Uranium mineralisation is concentrated in alaskite sheets in the southern Central Zone of the Damara Orogen in Namibia; at Rössing, Valencia, the Ida Dome and Goanikontes. The alaskites in this area range in composition from tonalite to alkali-feldspar granite. There are six types (A–F): early pre-D3 types (A–C) are barren while post-D3 alaskites (D–F), which are more prospective for uranium, were emplaced post-D3 extensional fabric development and dome formation at upper-amphibolite facies. Alaskites form cross-cutting irregular, anastomosing dykes and concordant bodies generally following the trend of the gneissosity in the Damaran sediments. They are highly variable in texture, consisting essentially of quartz and feldspar with <5% mafic minerals, and range from a few centimetres in width to >100 m across.
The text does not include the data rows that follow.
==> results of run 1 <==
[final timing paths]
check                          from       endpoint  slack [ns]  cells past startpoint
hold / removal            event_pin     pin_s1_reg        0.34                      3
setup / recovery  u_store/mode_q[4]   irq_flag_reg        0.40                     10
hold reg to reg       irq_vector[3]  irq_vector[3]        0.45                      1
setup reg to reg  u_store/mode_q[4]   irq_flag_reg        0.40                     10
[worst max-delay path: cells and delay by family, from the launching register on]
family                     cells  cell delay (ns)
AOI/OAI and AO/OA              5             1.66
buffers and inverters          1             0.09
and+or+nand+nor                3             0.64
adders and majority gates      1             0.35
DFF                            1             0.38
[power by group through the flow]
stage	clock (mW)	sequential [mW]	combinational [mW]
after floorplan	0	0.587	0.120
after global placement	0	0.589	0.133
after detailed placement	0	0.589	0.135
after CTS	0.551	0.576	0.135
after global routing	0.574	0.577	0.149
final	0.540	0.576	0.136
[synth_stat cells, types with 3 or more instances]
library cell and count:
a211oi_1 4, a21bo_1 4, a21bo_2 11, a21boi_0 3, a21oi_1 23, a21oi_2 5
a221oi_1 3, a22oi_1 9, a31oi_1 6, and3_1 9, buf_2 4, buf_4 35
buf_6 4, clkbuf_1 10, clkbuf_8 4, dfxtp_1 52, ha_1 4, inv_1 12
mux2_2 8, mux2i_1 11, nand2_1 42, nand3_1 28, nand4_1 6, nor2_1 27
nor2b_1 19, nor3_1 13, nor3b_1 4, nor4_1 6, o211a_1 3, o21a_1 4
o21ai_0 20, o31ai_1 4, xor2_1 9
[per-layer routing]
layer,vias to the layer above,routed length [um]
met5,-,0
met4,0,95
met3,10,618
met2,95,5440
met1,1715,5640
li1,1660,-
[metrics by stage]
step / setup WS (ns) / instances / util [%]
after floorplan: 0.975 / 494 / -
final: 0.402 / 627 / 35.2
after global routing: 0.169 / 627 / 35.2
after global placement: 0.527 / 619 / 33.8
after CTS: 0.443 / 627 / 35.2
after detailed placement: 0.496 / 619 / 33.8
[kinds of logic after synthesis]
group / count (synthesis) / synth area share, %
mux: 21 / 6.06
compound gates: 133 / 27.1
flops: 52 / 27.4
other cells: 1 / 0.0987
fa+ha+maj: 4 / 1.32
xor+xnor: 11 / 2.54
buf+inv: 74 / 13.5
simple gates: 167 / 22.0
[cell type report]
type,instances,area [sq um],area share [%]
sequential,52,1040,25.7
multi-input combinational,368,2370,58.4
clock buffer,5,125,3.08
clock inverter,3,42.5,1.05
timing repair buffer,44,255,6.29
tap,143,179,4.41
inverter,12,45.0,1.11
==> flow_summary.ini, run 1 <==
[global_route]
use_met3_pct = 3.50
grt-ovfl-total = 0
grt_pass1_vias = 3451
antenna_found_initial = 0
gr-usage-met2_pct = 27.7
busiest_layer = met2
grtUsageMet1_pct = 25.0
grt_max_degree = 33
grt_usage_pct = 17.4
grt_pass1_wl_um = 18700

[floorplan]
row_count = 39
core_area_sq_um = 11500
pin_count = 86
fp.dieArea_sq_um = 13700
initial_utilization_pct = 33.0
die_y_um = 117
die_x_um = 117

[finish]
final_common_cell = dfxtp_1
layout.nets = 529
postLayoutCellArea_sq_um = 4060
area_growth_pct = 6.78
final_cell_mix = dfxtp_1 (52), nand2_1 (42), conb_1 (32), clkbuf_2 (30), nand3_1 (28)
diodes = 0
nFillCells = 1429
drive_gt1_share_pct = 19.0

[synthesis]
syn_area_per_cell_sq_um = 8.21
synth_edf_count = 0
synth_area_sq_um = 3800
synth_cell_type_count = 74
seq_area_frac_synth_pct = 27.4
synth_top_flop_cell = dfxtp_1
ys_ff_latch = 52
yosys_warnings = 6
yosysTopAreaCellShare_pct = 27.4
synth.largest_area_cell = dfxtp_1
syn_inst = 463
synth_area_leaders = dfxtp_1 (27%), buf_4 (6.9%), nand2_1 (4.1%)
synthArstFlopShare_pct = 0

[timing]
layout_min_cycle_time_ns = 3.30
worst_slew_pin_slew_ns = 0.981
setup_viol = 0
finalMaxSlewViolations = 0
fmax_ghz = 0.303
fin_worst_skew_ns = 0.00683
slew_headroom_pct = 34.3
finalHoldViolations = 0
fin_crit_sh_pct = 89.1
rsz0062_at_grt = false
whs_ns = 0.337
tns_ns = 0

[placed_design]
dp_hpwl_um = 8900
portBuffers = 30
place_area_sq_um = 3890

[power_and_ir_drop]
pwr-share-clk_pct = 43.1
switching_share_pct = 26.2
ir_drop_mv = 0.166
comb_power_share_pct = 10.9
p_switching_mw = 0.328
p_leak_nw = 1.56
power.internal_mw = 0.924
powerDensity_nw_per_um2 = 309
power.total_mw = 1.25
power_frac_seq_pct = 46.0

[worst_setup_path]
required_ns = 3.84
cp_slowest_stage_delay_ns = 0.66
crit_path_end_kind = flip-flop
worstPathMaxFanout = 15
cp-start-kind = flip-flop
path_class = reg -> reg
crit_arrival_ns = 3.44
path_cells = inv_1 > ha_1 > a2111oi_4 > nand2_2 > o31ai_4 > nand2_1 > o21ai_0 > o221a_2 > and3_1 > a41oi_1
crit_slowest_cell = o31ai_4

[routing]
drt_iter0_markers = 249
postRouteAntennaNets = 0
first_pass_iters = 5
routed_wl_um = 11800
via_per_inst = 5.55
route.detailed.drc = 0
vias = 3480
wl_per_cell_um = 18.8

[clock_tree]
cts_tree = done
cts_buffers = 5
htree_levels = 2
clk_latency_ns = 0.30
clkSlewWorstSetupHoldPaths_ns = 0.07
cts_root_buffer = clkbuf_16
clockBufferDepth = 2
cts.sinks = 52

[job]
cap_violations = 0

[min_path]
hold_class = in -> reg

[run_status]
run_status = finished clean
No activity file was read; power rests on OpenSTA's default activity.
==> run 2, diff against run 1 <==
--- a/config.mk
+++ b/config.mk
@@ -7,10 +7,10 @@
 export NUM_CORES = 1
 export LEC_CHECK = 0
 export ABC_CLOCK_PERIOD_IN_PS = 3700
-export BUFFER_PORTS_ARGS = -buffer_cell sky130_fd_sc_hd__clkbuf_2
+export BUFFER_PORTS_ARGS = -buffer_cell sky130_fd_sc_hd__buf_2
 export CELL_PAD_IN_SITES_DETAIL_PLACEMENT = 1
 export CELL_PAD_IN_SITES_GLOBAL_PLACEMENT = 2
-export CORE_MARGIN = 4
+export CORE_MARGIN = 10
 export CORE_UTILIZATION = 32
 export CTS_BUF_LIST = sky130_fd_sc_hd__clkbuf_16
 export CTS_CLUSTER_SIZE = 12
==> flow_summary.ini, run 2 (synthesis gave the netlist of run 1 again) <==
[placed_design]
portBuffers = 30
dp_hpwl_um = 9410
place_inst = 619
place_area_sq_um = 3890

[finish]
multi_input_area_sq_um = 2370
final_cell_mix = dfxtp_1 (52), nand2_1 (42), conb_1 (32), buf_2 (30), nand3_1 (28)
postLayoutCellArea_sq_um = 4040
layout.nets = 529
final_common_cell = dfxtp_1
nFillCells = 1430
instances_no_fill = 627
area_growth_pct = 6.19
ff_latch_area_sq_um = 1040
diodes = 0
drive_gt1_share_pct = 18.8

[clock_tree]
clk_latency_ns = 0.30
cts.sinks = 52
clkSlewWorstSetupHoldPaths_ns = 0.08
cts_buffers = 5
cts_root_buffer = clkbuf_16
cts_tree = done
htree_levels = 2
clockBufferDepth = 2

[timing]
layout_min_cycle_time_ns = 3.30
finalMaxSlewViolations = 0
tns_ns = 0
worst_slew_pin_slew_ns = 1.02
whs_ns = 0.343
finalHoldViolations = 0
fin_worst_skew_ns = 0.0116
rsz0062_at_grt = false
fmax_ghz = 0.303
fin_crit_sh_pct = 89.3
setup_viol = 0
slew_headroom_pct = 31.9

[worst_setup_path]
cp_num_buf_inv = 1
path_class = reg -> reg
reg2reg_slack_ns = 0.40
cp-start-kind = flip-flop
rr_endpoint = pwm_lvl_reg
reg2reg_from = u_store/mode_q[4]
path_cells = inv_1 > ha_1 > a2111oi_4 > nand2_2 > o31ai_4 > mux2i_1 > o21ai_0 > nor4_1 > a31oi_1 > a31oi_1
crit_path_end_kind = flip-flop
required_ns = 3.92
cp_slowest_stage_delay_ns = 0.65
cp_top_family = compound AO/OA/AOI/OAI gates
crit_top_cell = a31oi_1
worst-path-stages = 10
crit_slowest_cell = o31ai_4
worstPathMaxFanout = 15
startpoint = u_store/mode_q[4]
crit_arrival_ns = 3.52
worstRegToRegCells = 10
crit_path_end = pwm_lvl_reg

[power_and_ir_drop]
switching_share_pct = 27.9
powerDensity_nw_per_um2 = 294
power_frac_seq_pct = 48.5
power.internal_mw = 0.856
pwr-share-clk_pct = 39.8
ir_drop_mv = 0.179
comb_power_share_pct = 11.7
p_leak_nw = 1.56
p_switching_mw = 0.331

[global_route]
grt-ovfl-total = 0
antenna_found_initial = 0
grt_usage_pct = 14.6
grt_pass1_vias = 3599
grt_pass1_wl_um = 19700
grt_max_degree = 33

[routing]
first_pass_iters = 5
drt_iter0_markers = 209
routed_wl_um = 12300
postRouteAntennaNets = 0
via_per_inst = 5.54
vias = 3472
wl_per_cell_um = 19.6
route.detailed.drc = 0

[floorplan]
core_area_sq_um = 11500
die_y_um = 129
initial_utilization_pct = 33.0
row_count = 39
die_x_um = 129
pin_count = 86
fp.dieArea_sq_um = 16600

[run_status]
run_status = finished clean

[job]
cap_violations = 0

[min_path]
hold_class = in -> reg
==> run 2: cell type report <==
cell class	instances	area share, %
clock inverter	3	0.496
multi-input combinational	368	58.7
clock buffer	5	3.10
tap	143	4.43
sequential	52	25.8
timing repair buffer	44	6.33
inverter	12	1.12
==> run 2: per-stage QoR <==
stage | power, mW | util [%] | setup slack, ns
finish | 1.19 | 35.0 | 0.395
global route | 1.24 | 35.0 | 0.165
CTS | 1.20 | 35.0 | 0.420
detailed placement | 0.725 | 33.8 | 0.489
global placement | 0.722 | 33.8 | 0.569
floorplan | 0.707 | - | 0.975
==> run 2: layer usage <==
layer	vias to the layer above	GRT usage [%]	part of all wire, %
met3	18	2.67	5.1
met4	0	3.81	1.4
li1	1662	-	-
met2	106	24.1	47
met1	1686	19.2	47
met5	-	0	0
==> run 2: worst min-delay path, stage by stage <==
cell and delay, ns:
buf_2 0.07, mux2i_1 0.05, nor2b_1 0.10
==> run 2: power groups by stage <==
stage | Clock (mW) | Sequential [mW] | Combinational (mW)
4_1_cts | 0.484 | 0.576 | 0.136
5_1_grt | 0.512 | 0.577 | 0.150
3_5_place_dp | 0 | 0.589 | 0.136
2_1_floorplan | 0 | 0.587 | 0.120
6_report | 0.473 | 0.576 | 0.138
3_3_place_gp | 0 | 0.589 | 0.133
===== src/rtl/csbu_pkg.sv =====
// Purpose: Shared types and constants for the compare, skip and branch unit
// Assumes: 8-bit data, program counter width set by the top-level parameter
// Notes:   Status register bit order is C Z N V S H T I from bit 0 upward
package csbu_pkg;

    // ==========================================================
    // Status register bit positions
    localparam int unsigned FLAG_C = 0;
    localparam int unsigned FLAG_Z = 1;
    localparam int unsigned FLAG_N = 2;
    localparam int unsigned FLAG_V = 3;
    localparam int unsigned FLAG_S = 4;
    localparam int unsigned FLAG_H = 5;

    // ==========================================================
    // Reset values and increments
    localparam logic [7:0] STATUS_RESET  = 8'h00;
    localparam logic [1:0] SKIP_INC_ONE  = 2'h2;
    localparam logic [1:0] SKIP_INC_TWO  = 2'h3;
    localparam logic [1:0] SKIP_EXTRA_ONE = 2'h1;
    localparam logic [1:0] SKIP_EXTRA_TWO = 2'h2;

    // ==========================================================
    // Operations handled by the unit
    typedef enum logic [3:0] {
        CSBU_OP_NONE,
        CSBU_OP_COMPARE_IMMEDIATE,
        CSBU_OP_SKIP_REG_BIT_CLEAR,
        CSBU_OP_SKIP_IO_BIT_SET,
        CSBU_OP_BRANCH_FLAG_SET,
        CSBU_OP_BRANCH_FLAG_CLEAR,
        CSBU_OP_BRANCH_CARRY_CLEAR,
        CSBU_OP_BRANCH_SIGNED_GE,
        CSBU_OP_BRANCH_SIGNED_LT
    } csbu_op_e;

    // Decoded instruction from the decoder
    typedef struct packed {
        csbu_op_e    op;
        logic [7:0]  reg_val;
        logic [7:0]  imm_val;
        logic [7:0]  io_val;
        logic [2:0]  bit_sel;
        logic [6:0]  offset;
        logic        next_two_words;
    } csbu_instr_s;

    // Execution sequencer states
    typedef enum logic [1:0] {
        CSBU_ST_IDLE,
        CSBU_ST_WAIT
    } csbu_state_e;

endpackage


===== src/rtl/csbu_cond.sv =====
// Purpose: Combinational condition evaluation and compare flag computation
// Assumes: Operands valid while the instruction is presented
// Notes:   Leaves flags it does not own unchanged
`timescale 1ns/1ps
module csbu_cond
    import csbu_pkg::*;
(
    // Instruction and flags
    input  wire csbu_instr_s instr_i,
    input  wire logic [7:0]  status_i,
    // Results
    output logic             taken_o,
    output logic             is_skip_o,
    output logic             is_branch_o,
    output logic [7:0]       cmp_status_o
);
    logic [8:0] diff;
    logic       n_x;
    logic       v_x;
    logic       h_x;
    logic       z_x;

    always_comb begin
        diff = {1'b0, instr_i.reg_val} - {1'b0, instr_i.imm_val};
        n_x  = diff[7];
        z_x  = (diff[7:0] == 8'h00);
        v_x  = (instr_i.reg_val[7] & ~instr_i.imm_val[7] & ~diff[7])
             | (~instr_i.reg_val[7] & instr_i.imm_val[7] & diff[7]);
        h_x  = (~instr_i.reg_val[3] & instr_i.imm_val[3])
             | (instr_i.imm_val[3] & diff[3])
             | (diff[3] & ~instr_i.reg_val[3]);
        cmp_status_o          = status_i;
        cmp_status_o[FLAG_C]  = diff[8];
        cmp_status_o[FLAG_Z]  = z_x;
        cmp_status_o[FLAG_N]  = n_x;
        cmp_status_o[FLAG_V]  = v_x;
        cmp_status_o[FLAG_S]  = n_x ^ v_x;
        cmp_status_o[FLAG_H]  = h_x;
        taken_o     = 1'b0;
        is_skip_o   = 1'b0;
        is_branch_o = 1'b0;
        unique case (instr_i.op)
            CSBU_OP_SKIP_REG_BIT_CLEAR: begin
                is_skip_o = 1'b1;
                taken_o   = ~instr_i.reg_val[instr_i.bit_sel];
            end
            CSBU_OP_SKIP_IO_BIT_SET: begin
                is_skip_o = 1'b1;
                taken_o   = instr_i.io_val[instr_i.bit_sel];
            end
            CSBU_OP_BRANCH_FLAG_SET: begin
                is_branch_o = 1'b1;
                taken_o     = status_i[instr_i.bit_sel];
            end
            CSBU_OP_BRANCH_FLAG_CLEAR: begin
                is_branch_o = 1'b1;
                taken_o     = ~status_i[instr_i.bit_sel];
            end
            CSBU_OP_BRANCH_CARRY_CLEAR: begin
                is_branch_o = 1'b1;
                taken_o     = ~status_i[FLAG_C];
            end
            CSBU_OP_BRANCH_SIGNED_GE: begin
                is_branch_o = 1'b1;
                taken_o     = ~(status_i[FLAG_N] ^ status_i[FLAG_V]);
            end
            CSBU_OP_BRANCH_SIGNED_LT: begin
                is_branch_o = 1'b1;
                taken_o     = status_i[FLAG_N] ^ status_i[FLAG_V];
            end
            CSBU_OP_COMPARE_IMMEDIATE,
            CSBU_OP_NONE: begin
                taken_o = 1'b0;
            end
            default: begin
                taken_o = 1'b0;
            end
        endcase
    end

endmodule


===== src/rtl/csbu_top.sv =====
// Purpose: Compare, skip and conditional branch execution for an 8-bit core
// Assumes: Decoder holds the instruction stable until done_o
// Notes:   Program counter counts in words
// Notes on behaviour
// - Compare immediate subtracts constant, sets Z N V C H S, stores nothing.
// - Skip when register bit clear; PC plus two or three; flags kept.
// - Skip when I/O register bit set; PC plus two or three.
// - Branch when selected status bit set; PC plus offset plus one.
// - Branch when selected status bit clear; otherwise continue; flags kept.
// - Branch when carry clear; fall through when carry set.
// - Signed greater-or-equal branch taken when first operand not smaller.
// - Signed less-than branch taken when first operand smaller.
`timescale 1ns/1ps
module csbu_top
    import csbu_pkg::*;
#(
    parameter int unsigned PC_W = 12
) (
    // Clock and reset
    input  wire logic              clk_sys_i,
    input  wire logic              rst_i,
    // Instruction from decoder
    input  wire logic              start_i,
    input  wire csbu_instr_s       instr_i,
    input  wire logic [PC_W-1:0]   pc_i,
    // Status register
    input  wire logic [7:0]        status_i,
    output logic [7:0]             status_o,
    output logic                   status_we_o,
    // Program counter update
    output logic [PC_W-1:0]        pc_o,
    output logic                   pc_we_o,
    output logic                   done_o,
    output logic                   busy_o
);
    typedef struct packed {
        csbu_state_e     state;
        logic [1:0]      wait_cnt;
        logic [PC_W-1:0] pc;
        logic            pc_we;
        logic [7:0]      status;
        logic            status_we;
        logic            done;
    } csbu_regs_s;

    csbu_regs_s r_q;
    csbu_regs_s r_d;
    logic       taken;
    logic       is_skip;
    logic       is_branch;
    logic [7:0] cmp_status;
    logic [PC_W-1:0] off_ext;
    logic [PC_W-1:0] skip_inc;

    // ==========================================================
    // Condition evaluation
    csbu_cond u_cond (
        .instr_i      (instr_i),
        .status_i     (status_i),
        .taken_o      (taken),
        .is_skip_o    (is_skip),
        .is_branch_o  (is_branch),
        .cmp_status_o (cmp_status)
    );

    assign off_ext  = PC_W'(signed'(instr_i.offset));
    assign skip_inc = PC_W'(instr_i.next_two_words ? SKIP_INC_TWO : SKIP_INC_ONE);

    // ==========================================================
    // Sequencer: one cycle, extra cycles when a skip or branch is taken
    always_comb begin
        r_d           = r_q;
        r_d.pc_we     = 1'b0;
        r_d.status_we = 1'b0;
        r_d.done      = 1'b0;
        unique case (r_q.state)
            CSBU_ST_IDLE: begin
                if (start_i && instr_i.op != CSBU_OP_NONE) begin
                    if (instr_i.op == CSBU_OP_COMPARE_IMMEDIATE) begin
                        r_d.status    = cmp_status;
                        r_d.status_we = 1'b1;
                        r_d.done      = 1'b1;
                    end else if (taken && is_skip) begin
                        r_d.pc       = pc_i + skip_inc;
                        r_d.wait_cnt = instr_i.next_two_words ? SKIP_EXTRA_TWO
                                                              : SKIP_EXTRA_ONE;
                        r_d.state    = CSBU_ST_WAIT;
                    end else if (taken && is_branch) begin
                        r_d.pc       = pc_i + off_ext + PC_W'(1);
                        r_d.wait_cnt = SKIP_EXTRA_ONE;
                        r_d.state    = CSBU_ST_WAIT;
                    end else begin
                        // Not taken: fall through in one cycle, flags untouched
                        r_d.pc    = pc_i + PC_W'(1);
                        r_d.pc_we = 1'b1;
                        r_d.done  = 1'b1;
                    end
                end
            end
            CSBU_ST_WAIT: begin
                r_d.wait_cnt = r_q.wait_cnt - 2'h1;
                if (r_q.wait_cnt == 2'h1) begin
                    r_d.pc_we = 1'b1;
                    r_d.done  = 1'b1;
                    r_d.state = CSBU_ST_IDLE;
                end
            end
        endcase
    end

    always_ff @(posedge clk_sys_i or posedge rst_i) begin
        if (rst_i) begin
            r_q.state     <= CSBU_ST_IDLE;
            r_q.wait_cnt  <= 2'h0;
            r_q.pc        <= '0;
            r_q.pc_we     <= 1'b0;
            r_q.status    <= STATUS_RESET;
            r_q.status_we <= 1'b0;
            r_q.done      <= 1'b0;
        end else begin
            r_q <= r_d;
        end
    end

    // ==========================================================
    // Outputs
    assign status_o    = r_q.status;
    assign status_we_o = r_q.status_we;
    assign pc_o        = r_q.pc;
    assign pc_we_o     = r_q.pc_we;
    assign done_o      = r_q.done;
    assign busy_o      = (r_q.state != CSBU_ST_IDLE);

endmodule


===== config.mk =====
export PLATFORM = sky130hd
export DESIGN_NAME = csbu_top
export DESIGN_NICKNAME = d
export VERILOG_FILES = /design/src/rtl/csbu_pkg.sv /design/src/rtl/csbu_cond.sv /design/src/rtl/csbu_top.sv
export SDC_FILE = /design/constraint.sdc
export NUM_CORES = 1
export LEC_CHECK = 0
export ABC_AREA = 1
export ABC_CLOCK_PERIOD_IN_PS = 2100
export BUFFER_PORTS_ARGS = -buffer_cell sky130_fd_sc_hd__buf_2
export CORE_UTILIZATION = 30
export CTS_CLUSTER_SIZE = 20
export DETAILED_ROUTE_END_ITERATION = 8
export PLACE_DENSITY = 0.62
export SLEW_MARGIN = 20
export SYNTH_ARGS = -nofsm -noshare
export SYNTH_HDL_FRONTEND = slang
export SYNTH_SLANG_ARGS = --single-unit

===== constraint.sdc =====
create_clock -name clk_sys_i -period 2.1 [get_ports clk_sys_i]
set_input_delay 0 -clock clk_sys_i [delete_from_list [all_inputs] [get_ports clk_sys_i]]
set_output_delay 0 -clock clk_sys_i [all_outputs]
set_load 0.03 [all_outputs]

==> flow_summary.toml <==
[yosys]
syn_inst = 483
synth_top_area_share_pct = 20.6
yosys_register_bits = 26
ys_seq_area_share_pct = 20.6
synth_cell_type_count = 39
syn-cell-area_mm2 = 0.00316
synth_fp_nets = 573
yosysWarnings = 0
synth_area_per_cell_um2 = 6.54
yosysTopAreaCell = "dfrtp_1"
synth.area.top_cells = "dfrtp_1, nand2_1, ha_1"

[final_layout]
final_common_cell = "nand2_1"
drive_above_1_share_pct = 20.3
final_cell_mix = "nand2_1, buf_2, inv_1"
diodes = 0
multi_input_area_mm2 = 0.00205
post-route-util_pct = 36.0
seq_area_um2 = 651
area_delta_synth_final_pct = 16.9
final_area_mm2 = 0.00369
nets = 642
n_fill_cell = 1146

[clocking]
cts_max_path_buffers = 2
clock_sinks = 26
ctsRootBufferMaster = "clkbuf_8"
cts_buffers = 3
cts_setup_buffers = 0
htreeDepth = 1
clkTransAtPathRegs_ns = 0.10
clock_latency_ns = 0.28
cts_tree = "yes"

[worst_setup_path]
crit_buf_inv = 2
end_kind = "flip-flop"
critical_path.max_stage_delay_ns = 0.51
slowest_stage = "fa_1"
cp_max_fo = 3
cpMostUsedCell = "nand2_1"
crit_family = "adder cells"
cp.required_ns = 2.32
start_kind = "input port"
critPathKind = "in2reg"
crit_chain = "buf_2 -> ha_1 -> nand2_1 -> o21ai_1 -> a21oi_1 -> o21ai_1 -> nand2_1 -> nand2_1 -> a21oi_1 -> fa_1 -> inv_1 -> nor3_1 -> o2111ai_1 -> nand2_1"
arrival_ns = 2.04

[detailed_routing]
drc = 0
viasPerCell = 4.63
finalWirelength_um = 8060
vias = 3181
dr.pass1.iters = 4
routedWlPerCell_um = 11.7
ant_nets = 0
drtIter0Drc = 143

[sta]
finalHoldViolCount = 0
period_minus_slack_ns = 1.82
max-slew-margin-rel_pct = 67.1
clock.fmax_mhz = 551
period_share_pct = 86.5
report.final.slew_viol_count = 0
fin_worst_skew_ns = 0.00985
worst_pin_slew_ns = 0.493
setup_viol = 0
finalSetupTns_ns = 0
setup_slack_ns = 0.284
rsz0062_at_grt = "no"

[flow_run]
drv_cap = 0

[power]
seq_power_share_pct = 29.9
power.density_mw_per_mm2 = 769
switchingPower_mw = 1.33
power_frac_comb_pct = 55.2
intPower_mw = 1.51
p_clk_share_pct = 14.8
p_leak_nw = 2.06
total_power_mw = 2.84
swShare_pct = 46.9
ir_worst_vdd_mv = 0.387

[die]
die_area_mm2 = 0.0109
core_mm2 = 0.0103
pin_count = 86
fp.dieH_um = 105
rows = 37
start_util_pct = 30.8
die_w_um = 105

[worst_hold_path]
hp-class = "in2reg"

[global_routing]
antenna_found_initial = 0
gr-total-overflow = 0
grt_max_degree = 27
track_usage_pct = 14.9
grt_pass1_vias = 3069
grt_pass1_wl_um = 13600

[place]
dpl_cell_area_mm2 = 0.00360
gp_congestion = 0.866
dp_hpwl_um = 6650
dp_slack_ns = -0.0858
portBuffers = 85

[outcome]
status = "completed"
state kept, by name, indices dropped and copies added (netlist names):
name         flops
pc_o            12
status_o         8
r_q              3
done_o           1
pc_we_o          1
status_we_o      1
what timing repair did:
action | CTS | global route
resized for setup | 0 | 1
hold endpoints to repair | 27 | 0
hold buffers | 2 | 0
setup endpoints to repair | 0 | 1
stage by stage:
step	hold WS, ns	instances
2_1_floorplan	0.0400	483
3_3_place_gp	0.0760	681
3_5_place_dp	0.0799	681
4_1_cts	0.0337	687
5_1_grt	0.0649	687
6_report	0.0374	687
final cells by class:
cell class | count | share of cell area (%)
flip-flops and latches | 26 | 17.6
multi-input cells | 361 | 55.5
repair buffers | 96 | 13.9
well taps | 136 | 4.61
inverters | 64 | 6.50
clock buffers | 3 | 1.12
clock inverters | 1 | 0.813
cell families after synthesis:
| kind of cell | after synthesis | share of synthesized area [%] |
|---|---|---|
| buf+inv | 96 | 14.6 |
| simple gates | 237 | 32.3 |
| flops | 26 | 20.6 |
| compound gates | 66 | 12.2 |
| xor+xnor | 30 | 8.31 |
| fa+ha+maj | 28 | 12.0 |
routing by layer:
metal / GRT usage [%] / vias up / share of wire, %
met2: 26.3 / 62 / 48
met3: 1.75 / 10 / 3.6
met5: 0 / - / 0
li1: - / 1667 / -
met1: 19.0 / 1442 / 47
met4: 4.43 / 0 / 1.2
synth_stat cells:
library cell and count:
a21boi_1 1, nand3_1 45, o21ai_1 2, nor3_1 6, nand2_1 122, a21oi_1 32
inv_2 2, nor2_2 1, nand2_4 2, a21oi_2 3, a22o_1 1, a21boi_0 1
fa_1 4, or2_2 2, o211ai_2 1, dfrtp_1 26, clkbuf_1 4, nand2_2 1
nand4_1 7, o21bai_1 2, a21o_1 1, inv_1 62, o21ai_0 12, xnor2_1 5
xor2_1 25, o2111ai_1 1, buf_2 4, nand3b_1 2, o22ai_1 2, buf_4 21
nor2_1 46, o211ai_1 5, nor2_4 1, ha_1 24, nand3_2 1, a31oi_1 2
buf_6 2, clkbuf_2 1, and2_1 1
final timing paths:
| check | start | end | slack, ns | cells after the start |
|---|---|---|---|---|
| worst max-delay path | instr_i[29] | status_o[1] | 0.28 | 14 |
| worst min-delay path | status_i[7] | status_o[7] | 0.04 | 3 |
| worst max register to register | r_q[25] | status_o[1] | 0.63 | 7 |
| worst min register to register | status_o[6] | status_o[6] | 0.49 | 2 |
| max in group asynchronous | rst_i | pc_o[7] | 1.53 | 4 |
| min in group asynchronous | rst_i | status_o[6] | 0.31 | 4 |
worst min-delay path, stage by stage:
cell and delay, ns:
buf_2 0.10, inv_1 0.08, o21ai_0 0.09
power by group through the flow:
stage / clock network, mW / registers (mW) / logic (mW)
global placement: 0 / 0.854 / 1.56
finish: 0.421 / 0.850 / 1.57
detailed placement: 0 / 0.867 / 1.58
floorplan: 0 / 0.855 / 1.35
CTS: 0.432 / 0.857 / 1.59
global route: 0.447 / 0.881 / 1.74
Note: power is estimated with default switching activity, not from simulation.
Uraninite, 30–50 μm in size, is the predominant primary mineral although locally betafite, a pyrochlore-group mineral with up to 30% UO2, is the major phase. Secondary minerals are reportedly dominated by betauranophane. There is a stratigraphical control on the location of the mineralised alaskites close to the Khan–Rössing Formation boundary or to the Khan–Chuos Formation boundary where the Rössing Formation is absent or highly attenuated. Structural controls on emplacement appear to be related to the transition from ductile to brittle deformation. There is no clear geochemical control or thermometric fluid inclusion difference between mineralised and barren sheets. However, fluid extraction analyses show that for Rössing, where the proportion of secondary minerals is higher than elsewhere, there is a greater amount of total trapped fluids (typically 20–40 μmole g−1), that are dominated by water and low CO2/non-condensibles. In contrast the fluid content in betafite-bearing samples from the SH area was consistently low, typically 3–5 μ mole g−1 with lower concentrations of NC phases and much higher CO2/H2O ratios (>3). Deposition of uranium is controlled by changes in redox conditions at the Khan–Rössing Formation boundary.